Stored data entries
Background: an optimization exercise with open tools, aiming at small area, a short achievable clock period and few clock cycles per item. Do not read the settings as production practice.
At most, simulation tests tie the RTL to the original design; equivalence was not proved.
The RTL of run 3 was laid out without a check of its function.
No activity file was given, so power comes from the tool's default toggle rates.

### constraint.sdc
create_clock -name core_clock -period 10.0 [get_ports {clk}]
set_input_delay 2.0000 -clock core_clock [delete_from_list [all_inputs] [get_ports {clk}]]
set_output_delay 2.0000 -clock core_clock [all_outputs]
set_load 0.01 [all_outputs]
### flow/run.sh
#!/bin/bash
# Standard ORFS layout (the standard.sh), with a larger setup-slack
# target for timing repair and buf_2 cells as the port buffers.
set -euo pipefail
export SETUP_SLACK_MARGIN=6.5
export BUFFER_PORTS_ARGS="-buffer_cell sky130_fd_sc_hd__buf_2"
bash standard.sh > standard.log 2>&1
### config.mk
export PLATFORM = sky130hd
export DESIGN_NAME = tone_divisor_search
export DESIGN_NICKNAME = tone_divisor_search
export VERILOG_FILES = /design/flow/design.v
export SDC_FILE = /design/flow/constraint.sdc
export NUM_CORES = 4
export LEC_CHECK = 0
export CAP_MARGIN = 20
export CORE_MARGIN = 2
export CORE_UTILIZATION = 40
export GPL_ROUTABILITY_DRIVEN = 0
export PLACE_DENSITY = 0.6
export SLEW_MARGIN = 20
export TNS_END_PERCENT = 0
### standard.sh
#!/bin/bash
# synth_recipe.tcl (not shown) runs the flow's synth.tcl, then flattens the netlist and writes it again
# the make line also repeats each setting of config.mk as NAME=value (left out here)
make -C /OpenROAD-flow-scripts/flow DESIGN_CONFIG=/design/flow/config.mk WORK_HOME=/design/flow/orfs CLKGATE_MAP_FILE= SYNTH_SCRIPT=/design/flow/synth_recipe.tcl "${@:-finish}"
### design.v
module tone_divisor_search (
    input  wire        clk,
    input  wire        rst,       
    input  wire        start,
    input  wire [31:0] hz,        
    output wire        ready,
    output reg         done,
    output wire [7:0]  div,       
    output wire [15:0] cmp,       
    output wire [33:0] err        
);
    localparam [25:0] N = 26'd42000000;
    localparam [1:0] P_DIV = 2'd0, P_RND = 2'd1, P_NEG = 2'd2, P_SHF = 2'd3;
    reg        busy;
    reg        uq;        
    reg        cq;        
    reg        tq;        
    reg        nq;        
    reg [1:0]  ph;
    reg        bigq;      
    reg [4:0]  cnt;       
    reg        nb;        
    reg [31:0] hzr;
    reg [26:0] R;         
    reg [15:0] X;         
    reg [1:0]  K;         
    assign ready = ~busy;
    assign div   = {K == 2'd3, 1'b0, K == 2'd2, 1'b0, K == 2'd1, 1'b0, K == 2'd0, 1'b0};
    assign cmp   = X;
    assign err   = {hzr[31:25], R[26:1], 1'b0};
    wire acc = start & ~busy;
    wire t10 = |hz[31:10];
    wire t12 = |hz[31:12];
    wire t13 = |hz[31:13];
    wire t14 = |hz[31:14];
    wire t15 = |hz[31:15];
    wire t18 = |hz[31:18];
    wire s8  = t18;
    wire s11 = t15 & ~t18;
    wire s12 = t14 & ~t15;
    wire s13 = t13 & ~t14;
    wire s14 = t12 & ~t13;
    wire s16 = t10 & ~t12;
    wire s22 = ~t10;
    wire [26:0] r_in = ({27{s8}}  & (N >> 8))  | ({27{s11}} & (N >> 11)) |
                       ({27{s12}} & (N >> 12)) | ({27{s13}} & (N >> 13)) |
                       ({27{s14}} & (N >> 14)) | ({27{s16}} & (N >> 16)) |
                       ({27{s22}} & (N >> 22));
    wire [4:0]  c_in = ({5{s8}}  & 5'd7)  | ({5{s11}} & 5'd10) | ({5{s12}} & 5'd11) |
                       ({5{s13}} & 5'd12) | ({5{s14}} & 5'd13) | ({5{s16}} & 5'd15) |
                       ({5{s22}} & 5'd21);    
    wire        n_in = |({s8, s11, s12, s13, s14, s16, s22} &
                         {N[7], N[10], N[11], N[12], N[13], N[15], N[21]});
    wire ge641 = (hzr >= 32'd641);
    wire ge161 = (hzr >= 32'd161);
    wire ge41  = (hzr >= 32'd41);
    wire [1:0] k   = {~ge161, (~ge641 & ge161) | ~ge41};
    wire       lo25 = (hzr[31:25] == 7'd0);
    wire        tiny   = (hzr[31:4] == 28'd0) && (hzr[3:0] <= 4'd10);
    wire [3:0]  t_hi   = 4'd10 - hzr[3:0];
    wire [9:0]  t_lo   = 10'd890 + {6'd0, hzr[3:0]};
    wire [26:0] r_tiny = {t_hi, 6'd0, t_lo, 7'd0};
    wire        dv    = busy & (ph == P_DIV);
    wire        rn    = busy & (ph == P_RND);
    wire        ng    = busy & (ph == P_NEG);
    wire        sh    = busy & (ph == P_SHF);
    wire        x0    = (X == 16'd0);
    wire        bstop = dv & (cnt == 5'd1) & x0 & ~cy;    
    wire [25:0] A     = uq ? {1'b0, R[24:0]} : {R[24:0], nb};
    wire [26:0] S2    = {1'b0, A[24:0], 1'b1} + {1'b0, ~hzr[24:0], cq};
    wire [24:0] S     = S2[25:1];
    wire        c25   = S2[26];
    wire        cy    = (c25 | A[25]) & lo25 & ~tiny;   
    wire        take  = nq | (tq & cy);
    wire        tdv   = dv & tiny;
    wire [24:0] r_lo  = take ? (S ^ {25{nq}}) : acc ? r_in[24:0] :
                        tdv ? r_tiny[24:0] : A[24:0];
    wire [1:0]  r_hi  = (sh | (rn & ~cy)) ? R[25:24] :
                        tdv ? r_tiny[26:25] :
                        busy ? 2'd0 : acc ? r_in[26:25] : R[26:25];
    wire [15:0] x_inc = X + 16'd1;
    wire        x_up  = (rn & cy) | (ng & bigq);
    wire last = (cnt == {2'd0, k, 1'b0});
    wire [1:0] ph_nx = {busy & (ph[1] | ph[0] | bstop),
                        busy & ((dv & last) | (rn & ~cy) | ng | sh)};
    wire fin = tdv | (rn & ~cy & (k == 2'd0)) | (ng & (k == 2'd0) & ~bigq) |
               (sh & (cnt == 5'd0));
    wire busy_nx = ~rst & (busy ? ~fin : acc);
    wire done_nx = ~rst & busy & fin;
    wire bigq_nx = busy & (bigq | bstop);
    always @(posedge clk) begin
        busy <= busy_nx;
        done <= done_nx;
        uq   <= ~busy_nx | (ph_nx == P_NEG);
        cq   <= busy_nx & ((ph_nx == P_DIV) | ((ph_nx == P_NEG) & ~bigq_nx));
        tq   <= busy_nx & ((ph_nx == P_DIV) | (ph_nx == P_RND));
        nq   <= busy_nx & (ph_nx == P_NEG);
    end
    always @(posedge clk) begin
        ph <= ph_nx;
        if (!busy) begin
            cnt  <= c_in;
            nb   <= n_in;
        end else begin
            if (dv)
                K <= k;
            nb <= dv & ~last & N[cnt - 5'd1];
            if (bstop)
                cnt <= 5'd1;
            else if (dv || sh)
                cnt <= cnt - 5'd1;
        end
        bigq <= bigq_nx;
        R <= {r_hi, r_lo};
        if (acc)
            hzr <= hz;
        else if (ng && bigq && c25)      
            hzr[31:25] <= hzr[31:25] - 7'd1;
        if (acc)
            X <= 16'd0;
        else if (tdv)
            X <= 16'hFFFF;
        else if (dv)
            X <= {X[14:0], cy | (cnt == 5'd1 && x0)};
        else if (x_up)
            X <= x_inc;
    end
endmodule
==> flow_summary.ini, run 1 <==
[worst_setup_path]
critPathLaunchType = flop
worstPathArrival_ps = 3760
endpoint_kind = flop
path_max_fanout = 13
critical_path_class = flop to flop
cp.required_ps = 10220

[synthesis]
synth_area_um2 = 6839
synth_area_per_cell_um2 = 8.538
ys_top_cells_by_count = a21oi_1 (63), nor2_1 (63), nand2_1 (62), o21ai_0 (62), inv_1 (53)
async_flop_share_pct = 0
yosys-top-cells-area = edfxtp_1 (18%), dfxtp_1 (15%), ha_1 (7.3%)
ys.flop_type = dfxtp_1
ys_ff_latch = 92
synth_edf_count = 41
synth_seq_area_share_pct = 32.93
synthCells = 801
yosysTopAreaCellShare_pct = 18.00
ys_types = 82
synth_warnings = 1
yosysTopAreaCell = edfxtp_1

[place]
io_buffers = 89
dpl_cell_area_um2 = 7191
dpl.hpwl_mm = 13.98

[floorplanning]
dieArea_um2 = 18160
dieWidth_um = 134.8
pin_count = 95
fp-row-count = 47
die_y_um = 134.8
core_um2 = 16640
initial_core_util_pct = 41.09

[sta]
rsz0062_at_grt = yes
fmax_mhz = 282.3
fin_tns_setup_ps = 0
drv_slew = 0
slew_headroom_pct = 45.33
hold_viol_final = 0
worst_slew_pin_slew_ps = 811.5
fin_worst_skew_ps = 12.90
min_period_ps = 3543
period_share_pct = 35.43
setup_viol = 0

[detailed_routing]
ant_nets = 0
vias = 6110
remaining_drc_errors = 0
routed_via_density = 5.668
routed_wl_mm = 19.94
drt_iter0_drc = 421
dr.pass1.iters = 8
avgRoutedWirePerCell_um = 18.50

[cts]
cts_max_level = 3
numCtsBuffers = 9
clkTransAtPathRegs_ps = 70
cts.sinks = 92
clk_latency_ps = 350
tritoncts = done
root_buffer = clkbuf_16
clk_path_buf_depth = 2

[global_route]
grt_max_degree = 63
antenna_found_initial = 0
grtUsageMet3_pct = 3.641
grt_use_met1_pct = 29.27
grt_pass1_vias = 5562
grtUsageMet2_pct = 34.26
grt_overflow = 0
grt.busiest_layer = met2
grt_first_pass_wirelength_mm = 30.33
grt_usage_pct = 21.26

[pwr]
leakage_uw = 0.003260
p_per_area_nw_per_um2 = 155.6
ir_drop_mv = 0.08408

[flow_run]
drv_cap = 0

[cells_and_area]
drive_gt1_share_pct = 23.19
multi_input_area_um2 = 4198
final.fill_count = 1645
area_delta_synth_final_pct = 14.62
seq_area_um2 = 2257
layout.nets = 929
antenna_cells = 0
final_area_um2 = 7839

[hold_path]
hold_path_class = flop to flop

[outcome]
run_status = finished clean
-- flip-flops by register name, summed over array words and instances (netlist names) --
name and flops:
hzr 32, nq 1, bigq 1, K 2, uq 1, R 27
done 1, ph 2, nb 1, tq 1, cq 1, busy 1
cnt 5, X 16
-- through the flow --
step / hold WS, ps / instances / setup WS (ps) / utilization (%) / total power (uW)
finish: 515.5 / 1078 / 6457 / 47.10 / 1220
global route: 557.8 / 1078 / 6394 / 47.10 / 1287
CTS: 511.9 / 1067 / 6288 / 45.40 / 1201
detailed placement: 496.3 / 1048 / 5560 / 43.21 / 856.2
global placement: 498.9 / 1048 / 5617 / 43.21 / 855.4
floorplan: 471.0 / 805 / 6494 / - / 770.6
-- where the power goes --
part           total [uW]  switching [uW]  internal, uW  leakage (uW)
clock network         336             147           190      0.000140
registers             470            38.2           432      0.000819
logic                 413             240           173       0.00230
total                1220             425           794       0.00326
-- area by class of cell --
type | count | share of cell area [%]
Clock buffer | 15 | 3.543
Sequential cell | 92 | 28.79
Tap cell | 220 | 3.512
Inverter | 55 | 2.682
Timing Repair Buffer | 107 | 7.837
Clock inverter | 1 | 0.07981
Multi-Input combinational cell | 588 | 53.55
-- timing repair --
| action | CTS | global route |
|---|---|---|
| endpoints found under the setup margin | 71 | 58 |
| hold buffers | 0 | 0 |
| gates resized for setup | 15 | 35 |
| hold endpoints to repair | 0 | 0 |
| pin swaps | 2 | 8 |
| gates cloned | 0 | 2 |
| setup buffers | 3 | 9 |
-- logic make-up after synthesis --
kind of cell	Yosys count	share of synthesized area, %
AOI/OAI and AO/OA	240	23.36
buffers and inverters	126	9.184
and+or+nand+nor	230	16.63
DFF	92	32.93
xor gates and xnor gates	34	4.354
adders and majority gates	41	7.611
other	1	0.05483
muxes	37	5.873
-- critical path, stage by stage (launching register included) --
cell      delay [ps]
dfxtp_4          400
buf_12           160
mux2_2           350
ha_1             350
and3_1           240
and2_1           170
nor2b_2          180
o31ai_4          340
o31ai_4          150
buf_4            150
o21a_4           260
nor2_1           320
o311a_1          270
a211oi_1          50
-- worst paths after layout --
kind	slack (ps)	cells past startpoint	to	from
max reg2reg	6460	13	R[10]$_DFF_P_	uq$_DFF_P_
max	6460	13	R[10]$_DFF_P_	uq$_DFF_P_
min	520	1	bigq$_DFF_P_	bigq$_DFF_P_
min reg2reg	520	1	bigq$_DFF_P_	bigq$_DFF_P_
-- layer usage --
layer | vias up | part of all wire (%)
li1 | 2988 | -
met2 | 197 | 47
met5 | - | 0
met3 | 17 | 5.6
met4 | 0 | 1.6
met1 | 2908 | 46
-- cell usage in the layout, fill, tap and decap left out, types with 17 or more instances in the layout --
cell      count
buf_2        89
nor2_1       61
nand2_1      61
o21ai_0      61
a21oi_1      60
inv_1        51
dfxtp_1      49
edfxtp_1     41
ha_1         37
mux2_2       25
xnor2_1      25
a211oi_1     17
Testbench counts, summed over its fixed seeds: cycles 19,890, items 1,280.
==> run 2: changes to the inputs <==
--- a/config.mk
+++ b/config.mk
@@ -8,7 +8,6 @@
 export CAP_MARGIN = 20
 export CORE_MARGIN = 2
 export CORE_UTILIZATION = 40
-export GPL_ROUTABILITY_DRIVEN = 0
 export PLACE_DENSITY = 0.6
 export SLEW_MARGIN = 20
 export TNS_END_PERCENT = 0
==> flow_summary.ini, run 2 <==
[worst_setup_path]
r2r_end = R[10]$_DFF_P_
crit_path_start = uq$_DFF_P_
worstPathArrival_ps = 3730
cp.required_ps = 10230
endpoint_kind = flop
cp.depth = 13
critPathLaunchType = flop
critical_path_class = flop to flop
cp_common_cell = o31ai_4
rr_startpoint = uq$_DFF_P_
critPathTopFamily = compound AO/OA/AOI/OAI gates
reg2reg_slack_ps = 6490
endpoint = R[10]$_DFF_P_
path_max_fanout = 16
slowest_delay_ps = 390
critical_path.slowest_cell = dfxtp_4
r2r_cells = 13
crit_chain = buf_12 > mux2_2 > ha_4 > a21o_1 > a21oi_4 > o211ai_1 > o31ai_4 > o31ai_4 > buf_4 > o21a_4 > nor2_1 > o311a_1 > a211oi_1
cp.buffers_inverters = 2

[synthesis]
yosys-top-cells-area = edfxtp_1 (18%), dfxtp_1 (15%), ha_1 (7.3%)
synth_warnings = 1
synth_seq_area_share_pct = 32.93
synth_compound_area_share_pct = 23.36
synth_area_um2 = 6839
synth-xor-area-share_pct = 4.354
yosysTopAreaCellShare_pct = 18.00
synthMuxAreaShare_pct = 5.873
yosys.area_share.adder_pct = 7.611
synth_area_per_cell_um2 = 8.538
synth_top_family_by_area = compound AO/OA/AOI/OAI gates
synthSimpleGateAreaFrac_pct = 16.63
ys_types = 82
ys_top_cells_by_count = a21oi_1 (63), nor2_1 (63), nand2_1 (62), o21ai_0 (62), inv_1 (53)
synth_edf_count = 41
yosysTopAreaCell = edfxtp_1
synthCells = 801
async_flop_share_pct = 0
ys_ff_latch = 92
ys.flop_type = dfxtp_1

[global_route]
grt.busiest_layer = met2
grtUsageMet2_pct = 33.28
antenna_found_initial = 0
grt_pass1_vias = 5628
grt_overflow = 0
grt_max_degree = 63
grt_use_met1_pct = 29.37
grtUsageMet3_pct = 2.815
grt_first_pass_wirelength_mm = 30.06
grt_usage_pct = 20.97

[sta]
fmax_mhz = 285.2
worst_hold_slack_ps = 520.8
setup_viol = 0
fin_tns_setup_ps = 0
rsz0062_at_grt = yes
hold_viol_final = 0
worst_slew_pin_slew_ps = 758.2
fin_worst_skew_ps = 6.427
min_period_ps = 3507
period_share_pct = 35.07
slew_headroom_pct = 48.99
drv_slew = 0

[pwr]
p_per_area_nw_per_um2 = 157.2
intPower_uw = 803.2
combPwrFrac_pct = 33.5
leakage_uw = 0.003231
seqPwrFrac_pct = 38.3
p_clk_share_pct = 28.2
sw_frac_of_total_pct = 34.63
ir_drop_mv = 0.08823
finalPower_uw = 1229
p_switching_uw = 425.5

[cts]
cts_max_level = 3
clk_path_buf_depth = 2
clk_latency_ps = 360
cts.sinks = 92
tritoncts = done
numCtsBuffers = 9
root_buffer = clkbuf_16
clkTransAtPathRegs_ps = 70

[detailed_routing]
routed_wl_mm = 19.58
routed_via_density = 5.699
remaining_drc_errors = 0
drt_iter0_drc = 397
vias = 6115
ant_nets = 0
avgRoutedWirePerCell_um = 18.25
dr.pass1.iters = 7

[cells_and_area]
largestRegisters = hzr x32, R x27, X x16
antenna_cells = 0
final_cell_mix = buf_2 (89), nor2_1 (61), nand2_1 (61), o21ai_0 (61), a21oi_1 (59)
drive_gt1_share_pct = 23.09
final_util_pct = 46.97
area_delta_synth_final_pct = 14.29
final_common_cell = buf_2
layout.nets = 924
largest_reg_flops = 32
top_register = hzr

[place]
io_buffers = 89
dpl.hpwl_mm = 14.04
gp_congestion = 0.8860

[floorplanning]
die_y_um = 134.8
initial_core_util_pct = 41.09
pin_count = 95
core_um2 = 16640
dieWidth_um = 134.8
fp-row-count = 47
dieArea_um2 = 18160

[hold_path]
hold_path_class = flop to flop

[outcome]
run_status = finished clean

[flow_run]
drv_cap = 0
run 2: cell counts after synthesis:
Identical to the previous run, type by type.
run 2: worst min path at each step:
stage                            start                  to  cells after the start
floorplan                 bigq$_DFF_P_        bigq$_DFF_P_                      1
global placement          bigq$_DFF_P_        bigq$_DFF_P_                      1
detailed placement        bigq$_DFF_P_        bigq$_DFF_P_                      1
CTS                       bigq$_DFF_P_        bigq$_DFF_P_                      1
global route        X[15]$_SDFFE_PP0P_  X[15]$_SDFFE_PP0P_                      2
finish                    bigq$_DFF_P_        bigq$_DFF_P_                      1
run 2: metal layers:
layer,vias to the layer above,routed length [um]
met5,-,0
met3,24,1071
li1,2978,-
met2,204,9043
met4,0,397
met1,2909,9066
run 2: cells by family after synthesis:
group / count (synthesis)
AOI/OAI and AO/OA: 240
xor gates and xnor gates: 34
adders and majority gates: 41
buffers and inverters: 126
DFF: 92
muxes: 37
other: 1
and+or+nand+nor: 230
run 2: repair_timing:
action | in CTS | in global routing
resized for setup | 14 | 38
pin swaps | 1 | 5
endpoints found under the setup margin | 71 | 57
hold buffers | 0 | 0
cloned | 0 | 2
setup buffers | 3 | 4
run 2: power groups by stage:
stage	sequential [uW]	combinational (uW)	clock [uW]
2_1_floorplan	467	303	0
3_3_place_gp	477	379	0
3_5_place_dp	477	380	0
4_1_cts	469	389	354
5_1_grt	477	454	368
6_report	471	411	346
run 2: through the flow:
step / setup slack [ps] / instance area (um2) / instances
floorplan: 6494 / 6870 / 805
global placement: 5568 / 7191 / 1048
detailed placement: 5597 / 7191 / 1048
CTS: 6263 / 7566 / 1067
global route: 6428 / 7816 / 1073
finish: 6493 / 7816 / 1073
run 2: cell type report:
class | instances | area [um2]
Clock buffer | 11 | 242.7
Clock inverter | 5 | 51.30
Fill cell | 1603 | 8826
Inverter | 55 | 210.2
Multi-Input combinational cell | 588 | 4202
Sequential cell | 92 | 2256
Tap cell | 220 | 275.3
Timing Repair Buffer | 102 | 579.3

• **EXERCISE PROMPT**
Go to the line with "busy_nx & (ph_nx == P_NEG);" in the entries above and repeat every line from there through the line with "bigq <= bigq_nx;", exactly and with no other text.

• **ANSWER AREA**
        nq   <= busy_nx & (ph_nx == P_NEG);
    end
    always @(posedge clk) begin
        ph <= ph_nx;
        if (!busy) begin
            cnt  <= c_in;
            nb   <= n_in;
        end else begin
            if (dv)
                K <= k;
            nb <= dv & ~last & N[cnt - 5'd1];
            if (bstop)
                cnt <= 5'd1;
            else if (dv || sh)
                cnt <= cnt - 5'd1;
        end
        bigq <= bigq_nx;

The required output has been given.